A rede SUS do Rio trata 1.679 com sintomas da Covid. A taxa de ocupação dos leitos de UTI chega a 94% – são 780 pessoas em estado grave. Nas enfermarias, a lotação também é preocupante: 90%.
- PELO BRASIL: No estado de SP, quase 500 pessoas com Covid-19 morreram à espera de um leito de UTI em março
Determinações judiciais aumentaram
As ordens judiciais para transferências de pacientes dispararam. Foram 58 em janeiro, 63 em fevereiro e 144 em março – um aumento de 148,2%, segundo o Tribunal de Justiça do Rio de Janeiro.
Uma das promessas do Governo do Estado para aliviar a situação em toda a Região Metropolitana era a abertura do Hospital Modular de Nova Iguaçu.
Era a esperança de Ailton Alencar, de 62 anos. Ele morreu na UPA de Edson Passos, em Mesquita. A vaga não foi aberta a tempo.
“Ele teve um mal súbito – a saturação foi a 70 e a glicose aumentou muito, ficou acima de 250. O médico da tarde falou que talvez fizesse uma transferência para o hospital de campanha que seria inaugurado em Nova Iguaçu no sábado. O médico da noite comunicou que meu marido estava muito mal, que ele realmente precisava de um lugar com intubação. Meu marido acabou passando mal. Ele não resistiu e após as 23h, ele teve duas paradas cardiorrespiratórias”, relembrou a viúva Renata Pereira.

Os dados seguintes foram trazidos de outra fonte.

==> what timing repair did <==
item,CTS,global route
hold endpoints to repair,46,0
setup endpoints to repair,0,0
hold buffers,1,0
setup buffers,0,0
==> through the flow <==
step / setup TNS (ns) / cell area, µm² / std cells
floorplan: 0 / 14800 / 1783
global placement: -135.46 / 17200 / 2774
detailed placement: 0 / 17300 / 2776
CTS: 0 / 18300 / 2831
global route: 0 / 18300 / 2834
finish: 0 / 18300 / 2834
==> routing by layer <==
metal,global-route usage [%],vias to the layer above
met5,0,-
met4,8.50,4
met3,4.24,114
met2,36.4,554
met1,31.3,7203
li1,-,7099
## src/rtl/pito_program_loader.sv

```systemverilog
// Loads imem/dmem of the pito rv32 core from a word stream while holding the core in reset,
// then releases it. Optional checksum verification is enabled with PITO_LOADER_CHECKSUM_EN.
module pito_program_loader #(
    parameter int                DATA_W          = 32,
    parameter int                ADDR_W          = 32,
    parameter logic [ADDR_W-1:0] IMEM_BASE       = 32'h0000_0000,
    parameter logic [ADDR_W-1:0] DMEM_BASE       = 32'h0000_2000,
    parameter int                IMEM_WORDS      = 4096,
    parameter int                DMEM_WORDS      = 4096,
    parameter int                RST_HOLD_CYCLES = 4
) (
    input  logic              clk,
    input  logic              rst_n,
    input  logic              start,
    input  logic [15:0]       imem_len,
    input  logic [15:0]       dmem_len,
    input  logic              s_valid,
    input  logic [DATA_W-1:0] s_data,
    output logic              s_ready,
    output logic              pito_io_rst_n,
    output logic              pito_io_program,
    output logic              pito_io_imem_w_en,
    output logic [ADDR_W-1:0] pito_io_imem_addr,
    output logic [DATA_W-1:0] pito_io_imem_data,
    output logic              pito_io_dmem_w_en,
    output logic [ADDR_W-1:0] pito_io_dmem_addr,
    output logic [DATA_W-1:0] pito_io_dmem_data,
`ifdef PITO_LOADER_CHECKSUM_EN
    input  logic [DATA_W-1:0] exp_csum,
    output logic              err_csum,
`endif
    output logic              busy,
    output logic              done,
    output logic              err_len
);

    localparam int HOLD_W = (RST_HOLD_CYCLES > 1) ? $clog2(RST_HOLD_CYCLES) : 1;
    localparam logic [HOLD_W-1:0] HOLD_LAST = (RST_HOLD_CYCLES > 1) ? HOLD_W'(RST_HOLD_CYCLES - 1) : '0;

    typedef enum logic [2:0] {IDLE, HOLD, LD_IMEM, LD_DMEM, FLUSH, RUN} state_e;

    state_e            state_q, state_d;
    logic [HOLD_W-1:0] hold_q, hold_d;
    logic [15:0]       idx_q, idx_d;
    logic [15:0]       imem_len_q, imem_len_d;
    logic [15:0]       dmem_len_q, dmem_len_d;
    logic              err_len_q, err_len_d;
    logic              done_q, done_d;
    logic              imem_we_q, imem_we_d;
    logic [ADDR_W-1:0] imem_addr_q, imem_addr_d;
    logic [DATA_W-1:0] imem_data_q, imem_data_d;
    logic              dmem_we_q, dmem_we_d;
    logic [ADDR_W-1:0] dmem_addr_q, dmem_addr_d;
    logic [DATA_W-1:0] dmem_data_q, dmem_data_d;
    logic              len_bad;
    logic              handshake;
`ifdef PITO_LOADER_CHECKSUM_EN
    logic [DATA_W-1:0] csum_q, csum_d;
    logic [DATA_W-1:0] exp_q, exp_d;
    logic              err_csum_q, err_csum_d;
`endif

    assign s_ready         = (state_q == LD_IMEM) || (state_q == LD_DMEM);
    assign handshake       = s_valid && s_ready;
    assign len_bad         = ({1'b0, imem_len} > 17'(IMEM_WORDS)) || ({1'b0, dmem_len} > 17'(DMEM_WORDS));
    assign pito_io_rst_n   = (state_q == RUN);
    assign pito_io_program = (state_q == HOLD) || s_ready;
    assign busy            = pito_io_program || (state_q == FLUSH);
    assign done            = done_q;
    assign err_len         = err_len_q;
    assign pito_io_imem_w_en = imem_we_q;
    assign pito_io_imem_addr = imem_addr_q;
    assign pito_io_imem_data = imem_data_q;
    assign pito_io_dmem_w_en = dmem_we_q;
    assign pito_io_dmem_addr = dmem_addr_q;
    assign pito_io_dmem_data = dmem_data_q;
`ifdef PITO_LOADER_CHECKSUM_EN
    assign err_csum = err_csum_q;
`endif

    always_comb begin
        state_d     = state_q;
        hold_d      = hold_q;
        idx_d       = idx_q;
        imem_len_d  = imem_len_q;
        dmem_len_d  = dmem_len_q;
        err_len_d   = err_len_q;
        done_d      = 1'b0;
        imem_we_d   = 1'b0;
        imem_addr_d = imem_addr_q;
        imem_data_d = imem_data_q;
        dmem_we_d   = 1'b0;
        dmem_addr_d = dmem_addr_q;
        dmem_data_d = dmem_data_q;
`ifdef PITO_LOADER_CHECKSUM_EN
        csum_d     = csum_q;
        exp_d      = exp_q;
        err_csum_d = err_csum_q;
        if (handshake) csum_d = csum_q + s_data;
`endif
        case (state_q)
            IDLE, RUN: begin
                if (start) begin
                    if (len_bad) begin
                        err_len_d = 1'b1;
                        state_d   = IDLE;
                    end else begin
                        err_len_d  = 1'b0;
                        imem_len_d = imem_len;
                        dmem_len_d = dmem_len;
                        hold_d     = '0;
                        idx_d      = '0;
                        state_d    = HOLD;
`ifdef PITO_LOADER_CHECKSUM_EN
                        csum_d     = '0;
                        exp_d      = exp_csum;
                        err_csum_d = 1'b0;
`endif
                    end
                end
            end
            HOLD: begin
                if (hold_q == HOLD_LAST) begin
                    hold_d = '0;
                    if (imem_len_q != 16'd0)      state_d = LD_IMEM;
                    else if (dmem_len_q != 16'd0) state_d = LD_DMEM;
                    else                          state_d = FLUSH;
                end else begin
                    hold_d = hold_q + 1'b1;
                end
            end
            LD_IMEM: begin
                if (handshake) begin
                    imem_we_d   = 1'b1;
                    imem_addr_d = IMEM_BASE + (ADDR_W'(idx_q) << 2);
                    imem_data_d = s_data;
                    idx_d       = idx_q + 16'd1;
                    if (idx_q + 16'd1 == imem_len_q) begin
                        idx_d   = '0;
                        state_d = (dmem_len_q != 16'd0) ? LD_DMEM : FLUSH;
                    end
                end
            end
            LD_DMEM: begin
                if (handshake) begin
                    dmem_we_d   = 1'b1;
                    dmem_addr_d = DMEM_BASE + (ADDR_W'(idx_q) << 2);
                    dmem_data_d = s_data;
                    idx_d       = idx_q + 16'd1;
                    if (idx_q + 16'd1 == dmem_len_q) begin
                        idx_d   = '0;
                        state_d = FLUSH;
                    end
                end
            end
            FLUSH: begin
`ifdef PITO_LOADER_CHECKSUM_EN
                if (csum_q != exp_q) begin
                    err_csum_d = 1'b1;
                    state_d    = IDLE;
                end else begin
                    state_d = RUN;
                    done_d  = 1'b1;
                end
`else
                state_d = RUN;
                done_d  = 1'b1;
`endif
            end
            default: state_d = IDLE;
        endcase
    end

    always_ff @(posedge clk or negedge rst_n) begin
        if (!rst_n) begin
            state_q     <= IDLE;
            hold_q      <= '0;
            idx_q       <= '0;
            imem_len_q  <= '0;
            dmem_len_q  <= '0;
            err_len_q   <= 1'b0;
            done_q      <= 1'b0;
            imem_we_q   <= 1'b0;
            imem_addr_q <= '0;
            imem_data_q <= '0;
            dmem_we_q   <= 1'b0;
            dmem_addr_q <= '0;
            dmem_data_q <= '0;
`ifdef PITO_LOADER_CHECKSUM_EN
            csum_q      <= '0;
            exp_q       <= '0;
            err_csum_q  <= 1'b0;
`endif
        end else begin
            state_q     <= state_d;
            hold_q      <= hold_d;
            idx_q       <= idx_d;
            imem_len_q  <= imem_len_d;
            dmem_len_q  <= dmem_len_d;
            err_len_q   <= err_len_d;
            done_q      <= done_d;
            imem_we_q   <= imem_we_d;
            imem_addr_q <= imem_addr_d;
            imem_data_q <= imem_data_d;
            dmem_we_q   <= dmem_we_d;
            dmem_addr_q <= dmem_addr_d;
            dmem_data_q <= dmem_data_d;
`ifdef PITO_LOADER_CHECKSUM_EN
            csum_q      <= csum_d;
            exp_q       <= exp_d;
            err_csum_q  <= err_csum_d;
`endif
        end
    end

endmodule

```

## config.mk

```make
export PLATFORM = sky130hd
export DESIGN_NAME = pito_program_loader
export DESIGN_NICKNAME = d
export VERILOG_FILES = /design/src/rtl/pito_program_loader.sv
export SDC_FILE = /design/constraint.sdc
export NUM_CORES = 1
export LEC_CHECK = 0
export BUFFER_PORTS_ARGS = -buffer_cell sky130_fd_sc_hd__buf_4
export CAP_MARGIN = 20
export CORE_MARGIN = 3
export CORE_UTILIZATION = 50
export CTS_CLUSTER_SIZE = 28
export DETAILED_ROUTE_END_ITERATION = 6
export PLACE_DENSITY = 0.76
export SLEW_MARGIN = 10
export SYNTH_ARGS = -nofsm -noshare
export SYNTH_HDL_FRONTEND = slang
export SYNTH_SLANG_ARGS = --single-unit
```

## constraint.sdc

```tcl
create_clock -name clk -period 4.21 [get_ports clk]
set_input_delay 0.842 -clock clk [delete_from_list [all_inputs] [get_ports clk]]
set_output_delay 0.842 -clock clk [all_outputs]
set_load 0.05 [all_outputs]
```

==> reports/metrics.csv <==
metric;value;unit
slew margin rel.;40.5;%
pin count of the biggest net entering global routing;99;
number of global-route vias before repair;6178;
Post-synth EDFFs;0;
Critical Path RT;4.50;ns
CP max stage delay;0.77;ns
Synth Register Bits;154;
Post-synth top flop;dfrtp_1;
critical setup path kind;reg2reg;
CTS Root Cell;clkbuf_16;
Remaining DRCs;0;
fin. max-slew vios;0;
shortest period the worst path allows;3.64;ns
Lkg Pwr;5.04;nW
Reg clk slew, reported paths;0.07;ns
WHS Path Cells;2;
unrepaired setup endpoints after global routing;false;
Critical Path End Type;register;
Worst path depth;8;
detailed-router iteration count before antenna repair;6;
H-tree Lvls;4;
CP delay by family, top;simple AND/OR/NAND/NOR gates;
vias per cell;5.45;
slowest stage cell, crit path;nor4_1;
sequential area share after synthesis;49.6;%
Filler Cell Count;1244;
Fin Clk Skew;0.00882;ns
Syn Inst Count;886;
layout cells sized above 1;23.9;%
power per cell area;696;nW/um2
largest family of logic cells by synthesized area;simple AND/OR/NAND/NOR gates;
worst reg2reg startpoint;idx_q[3]$_DFFE_PN0P_;
Port Buffers;172;
status;complete, no violations;
HP Start;pito_io_dmem_data[20]$_DFFE_PN0P_;
Die Ht;131;um
total CTS buffers;17;
VDD IR-drop max;0.000317;V
DR WL/cell;16.7;um
Core Rows;44;
clock buffer depth;2;
Peak Freq;274;MHz
dpl hpwl;14.4;mm
total clock sinks;154;
global-route wire length before repair;32.4;mm
hold worst-path end;pito_io_dmem_data[20]$_DFFE_PN0P_;
IO Count;204;
Post-Route WL;20.4;mm
yosys synthesis warning count;0;
ANT cells;0;
synthesized area per cell;8.77;um2
area grow syn2layout;23.3;%
proportion of synthesized area in mux cells;3.88;%
grt ovf;0;
nets;1098;
setup TNS;0;ns
Placer Congestion;0.992;
GRT Overall Usage;24.1;%
vias post-DR;6664;
WP buf/inv;0;
Core Area;14900;um2
Startpoint Class;register;
Max-Cap Viols;0;
period utilization;86.6;%
Reg area;3850;um2
final hold violation count;0;
Multi-input gate area;3510;um2
effective utilization at floorplan;52.3;%
crit-path cells;nand4_1 -> nor4_1 -> xnor2_1 -> nand4_1 -> or4_4 -> o21a_4 -> nor2_4 -> o211ai_1;
Hold Crit Class;reg2reg;
Worst EP arrival;3.93;ns
CP Max Fanout;16;
Worst R2R End;idx_q[14]$_DFFE_PN0P_;
initial antenna violation count;0;
Synth Area in XOR/XNOR;4.70;%
Slew @ Worst Pin;0.892;ns
Post-Layout Cell Count;1223;
worst skew pair latency;0.42;ns
placed insts;1192;
most used cell, CP;nand4_1;
fraction of registers with async set/reset;100;%
Mapped Area;7770;um2
r2r setup slk;0.57;ns
worst-case reg-to-reg path depth;8;
Initial DRC Count;458;
hold buffers post-CTS;0;
Synth Area in Compound Gates;8.13;%
Distinct cells, synth;61;
post-route ant nets;0;
quantity of gates resized following cts;0;
total setup buffers inserted after CTS;0;
CTS tree;built;
die area;17100;um2
Synth Area in Simple Gates;26.2;%
Die Wd;131;um
Adder-Cell Fraction of Synth Area;0.483;%
endpoints failing setup;0;
final cells by class:
class,count,area share [%]
timing repair buffer,180,14.1
multi-input combinational,661,36.6
clock buffer,21,4.80
tap,184,2.40
inverter,13,0.509
sequential,154,40.2
clock inverter,10,1.36
worst min-delay path, cell delays in order (launching register included):
cell	delay, ns
dfrtp_1	0.34
nand2_1	0.05
nand2_1	0.05
per-stage QoR:
stage	hold WS [ns]	setup WS, ns	utilization, %	area (um2)	power (mW)
detailed placement	0.464	0.634	60.5	8990	5.18
CTS	0.478	0.629	64.5	9580	6.71
global route	0.494	0.289	64.5	9580	7.01
global placement	0.459	0.815	60.5	8990	5.14
floorplan	0.492	1.38	-	7880	4.25
finish	0.475	0.565	64.5	9580	6.67
per-layer routing:
metal,track usage (%),vias up,wire (um)
met5,0,-,0
met4,8.41,0,510
met3,4.47,39,1340
met2,38.5,262,9730
met1,33.4,3187,8840
li1,-,3176,-
cell families after synthesis:
| kind of cell | after synthesis |
|---|---|
| flops | 154 |
| mux | 27 |
| buf+inv | 101 |
| fa+ha+maj | 3 |
| simple gates | 466 |
| other cells | 1 |
| xor+xnor | 37 |
| compound gates | 97 |
worst max-delay path by stage:
stage | from | end | slack (ns)
2_1_floorplan | dmem_len[3] | dmem_len_q[10]$_DFFE_PN0P_ | 1.38
3_5_place_dp | idx_q[3]$_DFFE_PN0P_ | idx_q[14]$_DFFE_PN0P_ | 0.63
6_report | idx_q[3]$_DFFE_PN0P_ | idx_q[14]$_DFFE_PN0P_ | 0.57
3_3_place_gp | idx_q[3]$_DFFE_PN0P_ | idx_q[4]$_DFFE_PN0P_ | 0.81
5_1_grt | idx_q[3]$_DFFE_PN0P_ | idx_q[3]$_DFFE_PN0P_ | 0.29
4_1_cts | idx_q[3]$_DFFE_PN0P_ | idx_q[14]$_DFFE_PN0P_ | 0.63
registers in the layout (all words and copies together) (netlist names), 2 cells and up:
signal,count
imem_len_q,16
pito_io_imem_data,32
idx_q,16
pito_io_dmem_data,32
state_q,3
pito_io_dmem_addr,17
pito_io_imem_addr,16
dmem_len_q,16
hold_q,2
report_power, final:
| group | leakage (nW) | internal, mW | switching (mW) |
|---|---|---|---|
| clock | 0.284 | 0.914 | 0.606 |
| combinational | 2.68 | 0.883 | 2.10 |
| sequential | 2.08 | 1.86 | 0.301 |
| total | 5.04 | 3.66 | 3.01 |
cells in the mapped netlist (all sizes together) (4+ instances only):
cell / instances / share of area [%]
nor4: 21 / 1.7
nand3: 20 / 1.4
nand2b: 4 / 0.32
buf: 54 / 4.7
o211ai: 13 / 1.3
nand2: 325 / 16
a31oi: 6 / 0.48
inv: 13 / 0.63
a21oi: 9 / 0.58
clkbuf: 34 / 1.6
and2: 9 / 0.76
nor2: 32 / 1.6
nor3: 12 / 0.84
nand4: 7 / 0.56
dfrtp: 154 / 50
and3: 7 / 0.56
mux2: 25 / 3.6
nor2b: 13 / 1.0
xor2: 11 / 1.2
o21ai: 35 / 2.3
o22ai: 6 / 0.48
xnor2: 23 / 2.6
cell usage in the layout, fill, tap and decap left out, drive strengths merged, types with 9 or more instances in the layout:
master and instances:
a21oi 9, and2 9, buf 180, clkbuf 21, conb 31, dfrtp 154, inv 18, mux2 25
nand2 325, nand3 20, nor2 32, nor2b 13, nor3 12, nor4 21, o211ai 13, o21ai 35
xnor2 23, xor2 11
(Power assumes the default switching activity.)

A Prefeitura do Rio informou que, em 2020, a média de mortes nas UPAs era de 129 pacientes por mês e que, em 2021, houve uma redução de 61%. O percentual de mortes fora de leitos hospitalares caiu 41%.
Até o momento da publicação deste texto, o Governo do Estado não havia respondido sobre a morte de Márcio.